The Karuk Tribe last month declared a state of emergency, citing climate change and the worst hydrologic conditions in the Klamath River Basin in modern history. Karuk tribal citizen Aaron Troy Hockaday Sr. used to fish for salmon at a local waterfall with a traditional dip net. But he says he hasn’t caught a fish in the river since the mid-1990s.

“I got two grandsons that are 3 and 1 years old. I’ve got a baby grandson coming this fall. I’m a fourth-generation fisherman, but if we don’t save that one fish going up the river today, I won’t be able to teach them anything about our fishing,” he said. “How can I teach them how to be fishermen if there’s no fish?”

‘IT’S LIKE A BIG, DARK CLOUD’

The downstream tribes’ problems are compounded by hydroelectric dams, separate from the irrigation project, that block the path of migrating salmon.

In most years, the tribes 200 miles (320 kilometers) to the southwest of the farmers, where the river reaches the Pacific, ask the Bureau of Reclamation to release pulses of extra water from Upper Klamath Lake. The extra flows mitigate outbreaks of a parasitic disease that proliferates when the river is low.

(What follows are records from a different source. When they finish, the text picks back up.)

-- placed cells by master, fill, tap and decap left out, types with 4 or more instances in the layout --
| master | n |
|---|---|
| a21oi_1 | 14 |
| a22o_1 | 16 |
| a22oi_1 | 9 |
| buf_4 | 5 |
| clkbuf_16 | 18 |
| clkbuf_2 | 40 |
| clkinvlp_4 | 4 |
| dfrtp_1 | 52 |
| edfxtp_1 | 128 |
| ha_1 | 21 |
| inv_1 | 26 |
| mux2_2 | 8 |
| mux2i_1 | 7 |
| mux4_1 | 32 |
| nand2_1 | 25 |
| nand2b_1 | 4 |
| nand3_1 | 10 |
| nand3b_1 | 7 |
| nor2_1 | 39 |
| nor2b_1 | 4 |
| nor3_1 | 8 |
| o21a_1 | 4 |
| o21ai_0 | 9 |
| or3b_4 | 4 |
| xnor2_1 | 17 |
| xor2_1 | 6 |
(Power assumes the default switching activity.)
## src/verilog/memPkg.sv

```systemverilog
`default_nettype none

package memPkg;

    localparam int ADDR_W    = 12;
    localparam int RAM_DEPTH = 4096;
    localparam int WORD_W    = 32;

    typedef logic [ADDR_W-1:0] addr_t;

    // access length, LEN_WORD means four bytes
    typedef logic [1:0] lenCode_t;
    localparam lenCode_t LEN_BYTE = 2'd1;
    localparam lenCode_t LEN_HALF = 2'd2;
    localparam lenCode_t LEN_WORD = 2'd3;

    // lane 0 is the least significant byte
    typedef union packed {
        logic [WORD_W-1:0] word;
        logic [3:0][7:0]   bytes;
    } memWord;

    // one byte command to the RAM
    typedef struct packed {
        logic       en;
        logic       write;
        addr_t      addr;
        logic [7:0] wdata;
    } ramCmd_t;

    typedef struct packed {
        logic  en;
        addr_t addr;
    } fetchReq_t;

    typedef struct packed {
        logic   done;
        memWord inst;
    } fetchResp_t;

    typedef struct packed {
        logic     en;
        logic     isStore;
        lenCode_t len;
        addr_t    addr;
        memWord   wdata;
    } dataReq_t;

    typedef struct packed {
        logic   done;
        memWord rdata;
    } dataResp_t;

endpackage

`default_nettype wire

```

## src/verilog/memPortArbiter.sv

```systemverilog
`timescale 1ns/1ps
`default_nettype none

module memPortArbiter (
    input  logic            clk,
    input  logic            rst,
    input  logic            hold,
    input  logic            fetchEn,
    input  logic            dataEn,
    input  logic            fetchDone,
    input  logic            dataDone,
    input  memPkg::ramCmd_t fetchCmd,
    input  memPkg::ramCmd_t dataCmd,
    output logic            fetchGrant,
    output logic            dataGrant,
    output memPkg::ramCmd_t ramCmd
);
    import memPkg::*;

    ramCmd_t selCmd;

    // the two grant bits are the owner state
    always_ff @(posedge clk) begin
        if (rst) begin
            fetchGrant <= 1'b0;
            dataGrant  <= 1'b0;
        end else if (!hold) begin
            if (dataGrant) begin
                if (dataDone) begin
                    dataGrant <= 1'b0;
                end
            end else if (fetchGrant) begin
                if (fetchDone) begin
                    fetchGrant <= 1'b0;
                end
            end else begin
                // data wins over fetch
                if (dataEn) begin
                    dataGrant <= 1'b1;
                end else if (fetchEn) begin
                    fetchGrant <= 1'b1;
                end
            end
        end
    end

    always_comb begin
        if (dataGrant) begin
            selCmd = dataCmd;
        end else if (fetchGrant) begin
            selCmd = fetchCmd;
        end else begin
            selCmd = '0;
        end
    end

    // nothing reaches the RAM while held
    always_comb begin
        ramCmd    = selCmd;
        ramCmd.en = selCmd.en && !hold;
    end

endmodule

`default_nettype wire

```

## config.mk

```make
export PLATFORM = sky130hd
export DESIGN_NAME = memPortArbiter
export DESIGN_NICKNAME = d
export VERILOG_FILES = /design/src/verilog/memPkg.sv /design/src/verilog/memPortArbiter.sv
export SDC_FILE = /design/constraint.sdc
export NUM_CORES = 1
export LEC_CHECK = 0
export ABC_CLOCK_PERIOD_IN_PS = 1800
export BUFFER_PORTS_ARGS = -buffer_cell sky130_fd_sc_hd__buf_2
export CAP_MARGIN = 5
export CORE_MARGIN = 2
export CORE_UTILIZATION = 24
export DETAILED_ROUTE_END_ITERATION = 6
export MAX_ROUTING_LAYER = met4
export PLACE_DENSITY = 0.83
export REMOVE_ABC_BUFFERS = 1
export SLEW_MARGIN = 20
export SYNTH_ARGS = -nofsm -noshare
export SYNTH_HDL_FRONTEND = slang
export SYNTH_SLANG_ARGS = --single-unit
```

## constraint.sdc

```tcl
create_clock -name clk -period 1.8 [get_ports clk]
set_clock_uncertainty 0.2 [all_clocks]
set_input_delay 0.45 -clock clk [delete_from_list [all_inputs] [get_ports clk]]
set_output_delay 0.45 -clock clk [all_outputs]
set_load 0.02 [all_outputs]
```

* Word-level counts from Yosys, hierarchy flattened
Index checks and enable logic that the tools add are counted.
** Operators by class
- Multiplexer cells :: 10
- Bitwise gates (word level) :: 2
- Reduce and logical (&&, ||, !) cells :: 3
** Operators by type and width (count)
- $mux 22 :: 2
- $mux 1 :: 8
- $not 1->1 :: 2
- $reduce_and 2->1 :: 1
- $logic_and 1x1->1 :: 1
- $logic_not 1->1 :: 1
** Word-level totals
- Bits in registers :: 2
- Input port bits :: 51
- Output and inout bits :: 24

* Depth between registers and ports, before layout
- Depth in word-level cells :: 3
- Depth in mapped cells :: 4
- Depth with buffers taken out :: 3

* Worst setup path after synthesis
No wires, ideal clock.
- Kind :: flip-flop to output port
- Start :: register fetchGrant
- End :: output ramCmd[0] in the netlist's numbering
- Data arrival time :: 1.069 ns
- Data required time :: 1.150 ns
- Path slack :: 0.081 ns
- Cell stages (with the launch flop) :: 4
- Path through :: dfxtp_1 > nor2b_4 > buf_4 > a22o_1
** RTL lines
- start, declared :: RTL line memPortArbiter.sv:14 : output logic fetchGrant,
- start signal, assigned :: RTL line memPortArbiter.sv:25 : fetchGrant <= 1'b0;
- start signal, assigned :: RTL line memPortArbiter.sv:34 : fetchGrant <= 1'b0;
- start signal, assigned :: RTL line memPortArbiter.sv:41 : fetchGrant <= 1'b1;
- end, declared :: RTL line memPortArbiter.sv:16 : output memPkg::ramCmd_t ramCmd

==> run metrics <==
status=finished, violations left; failing checks=setup timing; 1st-iter DRT viols=2; Synth area leader=a22o_1; Synth Flop Type=dfxtp_1; Synth Cell Area=approximately 340 µm²; antenna violations before repair=0; Starting Density=between 20% and 30%; Max Freq=around 550 MHz; ratio of cells with drive above 1 in the final layout=approximately three quarters; post-synthesis instance total=39; Worst EP required=roughly 1.2 ns; Clock Latency Late Sink=~0.23 ns; total gr overflow=0; ant diodes=0; CTS root buf=clkbuf_4; Ys Warns=0; flops & latches, synth=2; Layout area overhead=161%; ys async rst share=0%; placed cells=roughly 130; row cnt=13; non-filler cells, final=about 130; drt wl/cell=approximately 12 µm; Worst Setup Start Kind=register; Max-cap violations=0; RSZ-0062 raised after global routing=true; Synth top area share=54.6%; final antenna-violating net count=0; worst hold path type=in -> reg; Setup TNS Final=-0.00786 ns; H-Tree Depth=1; TritonCTS buffer count=3; Data arrival, critical path=1.16 ns; first-pass GRT wire length=between 2000 and 2500 µm; Setup CP Type=reg -> out; Seq/Total Area, Yosys=between 10% and 20%; final count of negative-setup-slack endpoints=1; Power Density=451 mW/mm²; number of detailed-route iterations in the first pass=4; top-count cell post-synth=a22o_1; CTS tree=done; die area=roughly 0.0017 mm²; Fin. Hold Viols=0; nets=approximately 170; Post-synth EDFFs=0; synth top area cells=a22o_1 (55%), dfxtp_1 (12%), buf_4 (4.5%); Max-Slew Margin vs Limit=a little over four fifths; die height=approximately 41 µm; CTS clk-pin slew, worst paths=approximately 0.030 ns; PortBufs=74; Critical Path End Type=output pin; Mean Syn Cell Area=about 8.6 µm²; crit path max fanout=11; slew at the pin closest to its max-slew limit=0.244 ns; fin area=around 900 µm²; deepest clock path buffer count=2; Setup WS post-layout=-0.00786 ns; Yosys cell types=15; GR Util All Layers=a little under a fifth; most common library cells after synthesis=a22o_1 (21), buf_2 (2), buf_4 (2), dfxtp_1 (2), inv_1 (2); clock sink count=2; vias per cell=just under 5; Setup WS pre-CTS=about 0.19 ns; final period utilization=100%; max-slew violations=0; drt total wl=1540 µm; DR vias=645; I/O pin count=75; minimum clock period after layout=1.81 ns; VDD IR-drop max=0.382 mV; # fillers=between 100 and 150; die width=~41 µm; LEAKAGE=about 0.50 nW; number of global-route vias before repair=approximately 640; area post-placement=just over 700 µm²; Remaining DRCs=0; pin count of the biggest net entering global routing=14; GPL Wtd Cong=approximately 0.7; area of the core=approximately 0.0013 mm²
==> final timing paths <==
kind | slack [ns] | depth (start not counted) | to | startpoint
max | -0.008 | 5 | ramCmd[21] | fetchGrant$_SDFFE_PP0P_
min | 0.20 | 2 | dataGrant$_SDFFE_PP0N_ | rst
max reg2reg | 0.53 | 4 | fetchGrant$_SDFFE_PP0P_ | dataGrant$_SDFFE_PP0N_
min reg2reg | 0.37 | 2 | fetchGrant$_SDFFE_PP0P_ | fetchGrant$_SDFFE_PP0P_
==> worst max-delay path, stage by stage (launching register included) <==
cell and delay (ns):
dfxtp_2 0.32, nor2b_4 0.16, buf_6 0.15, a22oi_2 0.06
nor2_1 0.09, buf_4 0.14
==> state kept, by name (all words and copies together), names as in the netlist <==
name        cells
fetchGrant      1
dataGrant       1
==> cell usage in the layout (no fill, tap or decap) <==
| master | n |
|---|---|
| nor2b_4 | 1 |
| clkbuf_4 | 3 |
| a22o_1 | 21 |
| buf_4 | 9 |
| buf_6 | 18 |
| nor2_4 | 1 |
| a22oi_2 | 1 |
| buf_2 | 52 |
| nand3b_1 | 1 |
| inv_1 | 2 |
| a21oi_1 | 1 |
| a31oi_1 | 1 |
| a311oi_1 | 1 |
| nor2_1 | 1 |
| o21ai_0 | 1 |
| dfxtp_2 | 2 |
==> cell families (layout without fill, tap and decap cells) <==
| group | after synthesis | count (layout) | synth area share, % |
|---|---|---|---|
| AO/OA/AOI/OAI | 26 | 26 | 64.3 |
| buffers and inverters | 7 | 84 | 13.0 |
| flip-flops | 2 | 2 | 11.9 |
| AND/OR/NAND/NOR | 4 | 4 | 10.8 |
==> final cells by class <==
| cell class | instances | area [µm²] | area share [%] |
|---|---|---|---|
| clock buffer | 3 | 22.5 | 2.56 |
| multi-input combinational | 30 | 258 | 29.3 |
| sequential | 2 | 42.5 | 4.84 |
| timing repair buffer | 79 | 531 | 60.3 |
| inverter | 2 | 7.51 | 0.853 |
| tap | 15 | 18.8 | 2.13 |
==> repair_timing <==
action | 4_1_cts | 5_1_grt
setup buffers | 0 | 0
hold buffers | 0 | 0
endpoints found under the setup margin | 22 | 22
pin swaps | 0 | 0
gates resized for setup | 16 | 27
==> power breakdown <==
part | internal, W | switching [W]
Clock | 0.0000737 | 0.0000268
Combinational | 0.000133 | 0.000112
Sequential | 0.0000481 | 0.00000295
Total | 0.000255 | 0.000142
==> stage by stage <==
stage / util (%) / hold WS (ns) / power (W)
global route: 67.6 / 0.201 / 0.000422
global placement: 55.9 / 0.362 / 0.000249
CTS: 61.0 / 0.192 / 0.000372
detailed placement: 55.9 / 0.362 / 0.000252
floorplan: - / 0.319 / 0.000151
finish: 67.6 / 0.201 / 0.000397
==> per-layer routing <==
layer / track usage (%) / vias up / wire, µm
li1: - / 318 / -
met2: 31.9 / 49 / 787
met1: 20.1 / 278 / 564
met3: 5.65 / 0 / 191
met4: 4.52 / 0 / 0
met5: - / - / 0
Note: power is estimated with default switching activity, not from simulation.
[src/verilog/memPkg.sv]
`default_nettype none

package memPkg;

    localparam int ADDR_W    = 12;
    localparam int RAM_DEPTH = 4096;
    localparam int WORD_W    = 32;

    typedef logic [ADDR_W-1:0] addr_t;

    // access length, LEN_WORD means four bytes
    typedef logic [1:0] lenCode_t;
    localparam lenCode_t LEN_BYTE = 2'd1;
    localparam lenCode_t LEN_HALF = 2'd2;
    localparam lenCode_t LEN_WORD = 2'd3;

    // lane 0 is the least significant byte
    typedef union packed {
        logic [WORD_W-1:0] word;
        logic [3:0][7:0]   bytes;
    } memWord;

    // one byte command to the RAM
    typedef struct packed {
        logic       en;
        logic       write;
        addr_t      addr;
        logic [7:0] wdata;
    } ramCmd_t;

    typedef struct packed {
        logic  en;
        addr_t addr;
    } fetchReq_t;

    typedef struct packed {
        logic   done;
        memWord inst;
    } fetchResp_t;

    typedef struct packed {
        logic     en;
        logic     isStore;
        lenCode_t len;
        addr_t    addr;
        memWord   wdata;
    } dataReq_t;

    typedef struct packed {
        logic   done;
        memWord rdata;
    } dataResp_t;

endpackage

`default_nettype wire

[src/verilog/instFetchSeq.sv]
`timescale 1ns/1ps
`default_nettype none

module instFetchSeq (
    input  logic               clk,
    input  logic               rst,
    input  logic               hold,
    input  logic               grant,
    input  memPkg::fetchReq_t  req,
    input  logic [7:0]         ramRdata,
    output memPkg::ramCmd_t    cmd,
    output logic               busy,
    output memPkg::fetchResp_t resp
);
    import memPkg::*;

    // stage 0..3 issue byte reads, stage 4 takes the last byte
    logic [2:0]      stage;
    logic [1:0]      captLane;
    logic [2:0][7:0] lowBytes;
    logic            active;
    logic            lastStage;

    assign active    = grant && req.en;
    assign busy      = active;
    assign lastStage = (stage == 3'd4);
    assign captLane  = 2'(stage - 3'd1);

    always_comb begin
        cmd       = '0;
        cmd.en    = active && !hold && !lastStage;
        cmd.write = 1'b0;
        cmd.addr  = req.addr + addr_t'(stage);
    end

    // byte 3 comes straight from the RAM output
    always_comb begin
        resp               = '0;
        resp.done          = active && !hold && lastStage;
        resp.inst.bytes[0] = lowBytes[0];
        resp.inst.bytes[1] = lowBytes[1];
        resp.inst.bytes[2] = lowBytes[2];
        resp.inst.bytes[3] = ramRdata;
    end

    always_ff @(posedge clk) begin
        if (rst) begin
            stage <= '0;
        end else if (resp.done) begin
            stage <= '0;
        end else if (active && !hold) begin
            stage <= stage + 3'd1;
        end
    end

    // returning byte is taken even while held, rdata stays put meanwhile
    always_ff @(posedge clk) begin
        if (active && stage != 3'd0 && !lastStage) begin
            lowBytes[captLane] <= ramRdata;
        end
    end

endmodule

`default_nettype wire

This year, the federal agency refused those requests, citing the drought.

Now, the parasite is killing thousands of juvenile salmon in the lower Klamath River, where the Karuk and Yurok tribes have coexisted with them for millennia. Last month, tribal fish biologists determined 97% of juvenile spring chinook on a critical stretch of the river were infected; recently, 63% of fish caught in research traps near the river’s mouth have been dead.

The die-off is devastating for people who believe they were created to safeguard the Klamath River’s salmon and who are taught that if the salmon disappear, their tribe is not far behind.

“Everybody’s been promised something that just does not exist anymore,” said Holt, the Yurok fisheries expert. “We are so engrained within our environment that we do see these changes, and these changes make us change our way of life. Most people in the world don’t get to see that direct correlation — climate change means less fish, less food.”

Hundreds of miles to the northeast, near the river’s source, some of the farmers who are seeing their lives upended by the same drought now say a guarantee of less water — but some water — each year would be better than the parched fields they have now. And there is concern that any problems in the river basin — even ones caused by a drought beyond their control — are blamed on a way of life they also inherited.

“I know turning off the project is easy,” said Tricia Hill, a fourth-generation farmer who returned to take over the family farm after working as an environmental lawyer.

“But sometimes the story that gets told … doesn’t represent how progressive we are here and how we do want to make things better for all species. This single-species management is not working for the fish — and it’s destroying our community and hurting our wildlife.”

DuVal’s daughter also dreams of taking over her family’s farm someday. But DuVal isn’t sure he and his wife, Erika, can hang onto it if things don’t change.

“To me it’s a like a big, dark cloud that follows me around all the time. It’s depressing knowing that we had a good business and that we had a plan on how we’re going to grow our farm and to be able to send my daughters to a good college,” said DuVal. “And that plan just unravels further and further with every bad water year.”